Work to be completed.
Scan the entries for lines with the word "datapath", then copy those lines.

Stored data entries
....

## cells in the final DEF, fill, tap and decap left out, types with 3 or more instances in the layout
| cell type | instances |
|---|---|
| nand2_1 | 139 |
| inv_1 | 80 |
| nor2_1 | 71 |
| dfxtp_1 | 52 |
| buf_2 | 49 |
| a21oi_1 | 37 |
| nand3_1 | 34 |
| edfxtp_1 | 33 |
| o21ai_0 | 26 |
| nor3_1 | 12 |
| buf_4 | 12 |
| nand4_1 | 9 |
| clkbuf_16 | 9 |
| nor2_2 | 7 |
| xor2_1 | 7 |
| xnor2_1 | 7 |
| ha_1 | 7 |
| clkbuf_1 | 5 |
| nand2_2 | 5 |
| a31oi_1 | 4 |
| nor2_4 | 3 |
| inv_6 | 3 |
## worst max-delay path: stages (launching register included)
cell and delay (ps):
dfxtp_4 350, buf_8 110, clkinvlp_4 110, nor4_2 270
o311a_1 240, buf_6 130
<file path="src/hw/relay_alu_pkg.sv">
// Relay ALU shared types.
// Data word, function codes, destination select and controller states
// for the eight-bit relay computer arithmetic-logic section.

`default_nettype none

package relay_alu_pkg;

  parameter int WIDTH_DEFAULT = 8;

  typedef logic [WIDTH_DEFAULT-1:0] alu_byte_t; // One word on the relay bus.

  typedef enum logic [2:0] {
    FUNC_ADD = 3'b000,
    FUNC_INC = 3'b001,
    FUNC_AND = 3'b010,
    FUNC_OR  = 3'b011,
    FUNC_XOR = 3'b100,
    FUNC_NOT = 3'b101,
    FUNC_SHL = 3'b110,
    FUNC_CLR = 3'b111
  } alu_func_t;

  typedef enum logic {
    DEST_A = 1'b0,
    DEST_D = 1'b1
  } alu_dest_t;

  typedef enum logic [1:0] {
    IDLE  = 2'b00,
    LOAD  = 2'b01,
    WRITE = 2'b10,
    DONE  = 2'b11
  } ctrl_state_t;

endpackage

`default_nettype wire

</file>
<file path="src/hw/relay_alu_if.sv">
// Relay ALU command interface.
// Carries the controller's strobes and steering to the datapath.

`timescale 1ns/1ps
`default_nettype none

interface relay_alu_if
  import relay_alu_pkg::*;
();

  logic      load_ops;     // Latch B and C.
  logic      write_result; // Write destination and flags.
  alu_func_t func;
  alu_dest_t dest_sel;
  logic      add_carry_in;
  logic      c_enable;     // Low forces the C operand to zero at the adder.

  modport ctrl (
    output load_ops,
    output write_result,
    output func,
    output dest_sel,
    output add_carry_in,
    output c_enable
  );

  modport datapath (
    input load_ops,
    input write_result,
    input func,
    input dest_sel,
    input add_carry_in,
    input c_enable
  );

endinterface

`default_nettype wire

</file>
<file path="src/hw/relay_adder.sv">
// Relay ripple-carry adder.
// One full-adder cell per bit, with the carry passed on a true rail and a
// complement rail as in the relay design. C can be gated off for increment.

`timescale 1ns/1ps
`default_nettype none

module relay_adder #(
  parameter int WIDTH = 8
) (
  input  logic [WIDTH-1:0] b,
  input  logic [WIDTH-1:0] c,
  input  logic             carry_in,
  input  logic             c_enable,
  output logic [WIDTH-1:0] sum,
  output logic             carry_out
);

  logic [WIDTH-1:0] c_gated;
  logic [WIDTH:0]   carry_t;
  logic [WIDTH:0]   carry_n;

  assign c_gated    = c_enable ? c : '0;
  assign carry_t[0] = carry_in;
  assign carry_n[0] = ~carry_in;

  for (genvar i = 0; i < WIDTH; i++) begin : g_cell
    logic differ;

    assign differ = b[i] ^ c_gated[i];

    // With unequal inputs the cell passes the opposite rail through to the sum.
    assign sum[i] = differ ? carry_n[i] : carry_t[i];

    // A carry is made by two ones, or passed along when the inputs differ.
    assign carry_t[i+1] = (b[i] & c_gated[i]) | (differ & carry_t[i]);
    assign carry_n[i+1] = (~b[i] & ~c_gated[i]) | (differ & carry_n[i]);
  end

  assign carry_out = carry_t[WIDTH] & ~carry_n[WIDTH]; // Rails are complementary once settled.

endmodule

`default_nettype wire

</file>
<file path="src/hw/relay_logic_unit.sv">
// Relay logic unit.
// Combinational bitwise, rotate and clear functions on the B and C operands.

`timescale 1ns/1ps
`default_nettype none

module relay_logic_unit
  import relay_alu_pkg::*;
#(
  parameter int WIDTH = 8
) (
  input  logic [WIDTH-1:0] b,
  input  logic [WIDTH-1:0] c,
  input  alu_func_t        func,
  output logic [WIDTH-1:0] logic_out
);

  always_comb begin
    case (func)
      FUNC_AND: begin
        logic_out = b & c;
      end
      FUNC_OR: begin
        logic_out = b | c;
      end
      FUNC_XOR: begin
        logic_out = b ^ c;
      end
      FUNC_NOT: begin
        logic_out = ~b;
      end
      FUNC_SHL: begin
        logic_out = {b[WIDTH-2:0], b[WIDTH-1]}; // The top bit wraps round into bit 0.
      end
      FUNC_CLR: begin
        logic_out = '0;
      end
      default: begin
        logic_out = '0; // Add and increment results come from the adder.
      end
    endcase
  end

endmodule

`default_nettype wire

</file>
<file path="src/hw/relay_result_regs.sv">
// Relay ALU register bank.
// Holds operand registers B and C, result registers A and D, and the
// zero, sign and carry condition flags.

`timescale 1ns/1ps
`default_nettype none

module relay_result_regs
  import relay_alu_pkg::*;
#(
  parameter int WIDTH = 8
) (
  input  logic                clk,
  input  logic                reset,
  input  logic [WIDTH-1:0]    data_b,
  input  logic [WIDTH-1:0]    data_c,
  input  logic [WIDTH-1:0]    sum,
  input  logic                carry_out,
  input  logic [WIDTH-1:0]    logic_out,
  relay_alu_if.datapath       bus,
  output logic [WIDTH-1:0]    b_value,
  output logic [WIDTH-1:0]    c_value,
  output logic [WIDTH-1:0]    reg_a,
  output logic [WIDTH-1:0]    reg_d,
  output logic                flag_zero,
  output logic                flag_sign,
  output logic                flag_carry
);

  logic             use_sum;
  logic [WIDTH-1:0] result;

  assign use_sum = (bus.func == FUNC_ADD) || (bus.func == FUNC_INC);
  assign result  = use_sum ? sum : logic_out;

  always_ff @(posedge clk) begin
    if (reset) begin
      b_value    <= '0;
      c_value    <= '0;
      reg_a      <= '0;
      reg_d      <= '0;
      flag_zero  <= 1'b0;
      flag_sign  <= 1'b0;
      flag_carry <= 1'b0;
    end else begin
      if (bus.load_ops) begin
        b_value <= data_b;
        c_value <= data_c;
      end
      if (bus.write_result) begin
        if (bus.dest_sel == DEST_A) begin
          reg_a <= result;
        end else begin
          reg_d <= result;
        end
        flag_zero  <= (result == '0);
        flag_sign  <= result[WIDTH-1];
        flag_carry <= use_sum & carry_out; // Logic functions always clear carry.
      end
    end
  end

endmodule

`default_nettype wire

</file>
<file path="src/hw/relay_alu_ctrl.sv">
// Relay ALU controller.
// Runs the four-phase req/ack handshake with the host and sequences the
// operand load and result write of the datapath.

`timescale 1ns/1ps
`default_nettype none

module relay_alu_ctrl
  import relay_alu_pkg::*;
(
  input  logic      clk,
  input  logic      reset,
  input  logic      req,
  input  alu_func_t func,
  input  alu_dest_t dest,
  output logic      ack,
  relay_alu_if.ctrl bus
);

  ctrl_state_t state;
  ctrl_state_t state_next;
  logic        req_sync;
  alu_func_t   func_q;
  alu_dest_t   dest_q;

  // The host request is registered once before the FSM acts on it.
  always_ff @(posedge clk) begin
    if (reset) begin
      state    <= IDLE;
      req_sync <= 1'b0;
      func_q   <= FUNC_ADD;
      dest_q   <= DEST_A;
    end else begin
      state    <= state_next;
      req_sync <= req;
      if (state == IDLE && req_sync) begin
        func_q <= func; // Host holds func and dest stable until ack.
        dest_q <= dest;
      end
    end
  end

  always_comb begin
    state_next = state;
    case (state)
      IDLE: begin
        if (req_sync) begin
          state_next = LOAD;
        end
      end
      LOAD: begin
        state_next = WRITE;
      end
      WRITE: begin
        state_next = DONE;
      end
      DONE: begin
        if (!req_sync) begin
          state_next = IDLE; // A held request keeps ack high here.
        end
      end
      default: begin
        state_next = IDLE;
      end
    endcase
  end

  assign ack              = (state == DONE);
  assign bus.load_ops     = (state == LOAD);
  assign bus.write_result = (state == WRITE);
  assign bus.func         = func_q;
  assign bus.dest_sel     = dest_q;

  // Increment is B plus a carry in of one with C held off the adder.
  assign bus.add_carry_in = (func_q == FUNC_INC);
  assign bus.c_enable     = (func_q != FUNC_INC);

endmodule

`default_nettype wire

</file>
<file path="src/hw/relay_alu_top.sv">
// Relay ALU top level.
// Ties the controller, the adder, the logic unit and the register bank
// together behind the host handshake ports.

`timescale 1ns/1ps
`default_nettype none

module relay_alu_top
  import relay_alu_pkg::*;
#(
  parameter int WIDTH = WIDTH_DEFAULT
) (
  input  logic             clk,
  input  logic             reset,
  input  logic             req,
  input  alu_func_t        func,
  input  alu_dest_t        dest,
  input  logic [WIDTH-1:0] data_b,
  input  logic [WIDTH-1:0] data_c,
  output logic             ack,
  output logic [WIDTH-1:0] reg_a,
  output logic [WIDTH-1:0] reg_d,
  output logic             flag_zero,
  output logic             flag_sign,
  output logic             flag_carry
);

  logic [WIDTH-1:0] b_value;
  logic [WIDTH-1:0] c_value;
  logic [WIDTH-1:0] sum;
  logic             carry_out;
  logic [WIDTH-1:0] logic_out;

  relay_alu_if bus ();

  relay_alu_ctrl u_ctrl (
    .clk   (clk),
    .reset (reset),
    .req   (req),
    .func  (func),
    .dest  (dest),
    .ack   (ack),
    .bus   (bus.ctrl)
  );

  relay_adder #(.WIDTH(WIDTH)) u_adder (
    .b         (b_value),
    .c         (c_value),
    .carry_in  (bus.add_carry_in),
    .c_enable  (bus.c_enable),
    .sum       (sum),
    .carry_out (carry_out)
  );

  relay_logic_unit #(.WIDTH(WIDTH)) u_logic (
    .b         (b_value),
    .c         (c_value),
    .func      (bus.func),
    .logic_out (logic_out)
  );

  relay_result_regs #(.WIDTH(WIDTH)) u_regs (
    .clk        (clk),
    .reset      (reset),
    .data_b     (data_b),
    .data_c     (data_c),
    .sum        (sum),
    .carry_out  (carry_out),
    .logic_out  (logic_out),
    .bus        (bus.datapath),
    .b_value    (b_value),
    .c_value    (c_value),
    .reg_a      (reg_a),
    .reg_d      (reg_d),
    .flag_zero  (flag_zero),
    .flag_sign  (flag_sign),
    .flag_carry (flag_carry)
  );

endmodule

`default_nettype wire

</file>
==> src/design/lane_top.sv <==
`timescale 1ns/10ps

module lane_top import lane_pkg::*; (
  input  logic                clk_i,
  input  logic                rst_ni,
  // Load port
  input  logic                ld_valid_i,
  input  logic [VRegIdxW-1:0] ld_idx_i,
  input  logic [ElenW-1:0]    ld_data_i,
  // Request stream
  input  logic                req_valid_i,
  output logic                req_ready_o,
  input  logic [OpW-1:0]      req_op_i,
  input  logic [VRegIdxW-1:0] req_vd_i,
  input  logic [VRegIdxW-1:0] req_vs1_i,
  input  logic [VRegIdxW-1:0] req_vs2_i,
  input  logic [IdW-1:0]      req_id_i,
  // Result stream
  output logic                res_valid_o,
  input  logic                res_ready_i,
  output logic [IdW-1:0]      res_id_o,
  output logic [VRegIdxW-1:0] res_vd_o,
  output logic [ElenW-1:0]    res_data_o
);

  //////////////////////////////
  // Sequencer and register file
  //////////////////////////////

  logic [VRegIdxW-1:0] rd_idx_a;
  logic [VRegIdxW-1:0] rd_idx_b;
  logic [ElenW-1:0]    rd_data_a;
  logic [ElenW-1:0]    rd_data_b;

  logic                wb_we;
  logic [VRegIdxW-1:0] wb_idx;
  logic [ElenW-1:0]    wb_data;
  logic [NrVRegs-1:0]  wb_clr;

  // Dispatch to the ALU
  logic                alu_valid;
  logic                alu_ready;
  logic [OpW-1:0]      alu_op;
  logic [ElenW-1:0]    alu_a;
  logic [ElenW-1:0]    alu_b;
  logic [VRegIdxW-1:0] alu_vd;
  logic [IdW-1:0]      alu_id;

  // Dispatch to the multiplier
  logic                mul_valid;
  logic                mul_ready;
  logic [ElenW-1:0]    mul_a;
  logic [ElenW-1:0]    mul_b;
  logic [VRegIdxW-1:0] mul_vd;
  logic [IdW-1:0]      mul_id;

  lane_sequencer i_lane_sequencer (
    .clk_i       (clk_i),
    .rst_ni      (rst_ni),
    .req_valid_i (req_valid_i),
    .req_ready_o (req_ready_o),
    .req_op_i    (req_op_i),
    .req_vd_i    (req_vd_i),
    .req_vs1_i   (req_vs1_i),
    .req_vs2_i   (req_vs2_i),
    .req_id_i    (req_id_i),
    .rd_idx_a_o  (rd_idx_a),
    .rd_idx_b_o  (rd_idx_b),
    .rd_data_a_i (rd_data_a),
    .rd_data_b_i (rd_data_b),
    .alu_valid_o (alu_valid),
    .alu_ready_i (alu_ready),
    .alu_op_o    (alu_op),
    .alu_a_o     (alu_a),
    .alu_b_o     (alu_b),
    .alu_vd_o    (alu_vd),
    .alu_id_o    (alu_id),
    .mul_valid_o (mul_valid),
    .mul_ready_i (mul_ready),
    .mul_a_o     (mul_a),
    .mul_b_o     (mul_b),
    .mul_vd_o    (mul_vd),
    .mul_id_o    (mul_id),
    .wb_clr_i    (wb_clr)
  );

  vector_regfile i_vrf (
    .clk_i       (clk_i),
    .rst_ni      (rst_ni),
    .rd_idx_a_i  (rd_idx_a),
    .rd_idx_b_i  (rd_idx_b),
    .rd_data_a_o (rd_data_a),
    .rd_data_b_o (rd_data_b),
    .ld_we_i     (ld_valid_i),
    .ld_idx_i    (ld_idx_i),
    .ld_data_i   (ld_data_i),
    .wb_we_i     (wb_we),
    .wb_idx_i    (wb_idx),
    .wb_data_i   (wb_data)
  );

  //////////////////////////////
  // Functional units
  //////////////////////////////

  logic                alu_res_valid;
  logic                alu_res_ready;
  logic [VRegIdxW-1:0] alu_res_vd;
  logic [IdW-1:0]      alu_res_id;
  logic [ElenW-1:0]    alu_res_data;

  logic                mul_res_valid;
  logic                mul_res_ready;
  logic [VRegIdxW-1:0] mul_res_vd;
  logic [IdW-1:0]      mul_res_id;
  logic [ElenW-1:0]    mul_res_data;

  lane_alu i_lane_alu (
    .clk_i       (clk_i),
    .rst_ni      (rst_ni),
    .op_valid_i  (alu_valid),
    .op_ready_o  (alu_ready),
    .op_i        (alu_op),
    .a_i         (alu_a),
    .b_i         (alu_b),
    .vd_i        (alu_vd),
    .id_i        (alu_id),
    .res_valid_o (alu_res_valid),
    .res_ready_i (alu_res_ready),
    .res_vd_o    (alu_res_vd),
    .res_id_o    (alu_res_id),
    .res_data_o  (alu_res_data)
  );

  lane_mul i_lane_mul (
    .clk_i       (clk_i),
    .rst_ni      (rst_ni),
    .op_valid_i  (mul_valid),
    .op_ready_o  (mul_ready),
    .a_i         (mul_a),
    .b_i         (mul_b),
    .vd_i        (mul_vd),
    .id_i        (mul_id),
    .res_valid_o (mul_res_valid),
    .res_ready_i (mul_res_ready),
    .res_vd_o    (mul_res_vd),
    .res_id_o    (mul_res_id),
    .res_data_o  (mul_res_data)
  );

  //////////////////////////////
  // Writeback
  //////////////////////////////

  writeback_arbiter i_wb_arbiter (
    .clk_i       (clk_i),
    .rst_ni      (rst_ni),
    .alu_valid_i (alu_res_valid),
    .alu_ready_o (alu_res_ready),
    .alu_vd_i    (alu_res_vd),
    .alu_id_i    (alu_res_id),
    .alu_data_i  (alu_res_data),
    .mul_valid_i (mul_res_valid),
    .mul_ready_o (mul_res_ready),
    .mul_vd_i    (mul_res_vd),
    .mul_id_i    (mul_res_id),
    .mul_data_i  (mul_res_data),
    .wb_we_o     (wb_we),
    .wb_idx_o    (wb_idx),
    .wb_data_o   (wb_data),
    .wb_clr_o    (wb_clr),
    .res_valid_o (res_valid_o),
    .res_ready_i (res_ready_i),
    .res_vd_o    (res_vd_o),
    .res_id_o    (res_id_o),
    .res_data_o  (res_data_o)
  );

endmodule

....

Task answer.
// Carries the controller's strobes and steering to the datapath.
  modport datapath (
  relay_alu_if.datapath       bus,
// operand load and result write of the datapath.
    .bus        (bus.datapath),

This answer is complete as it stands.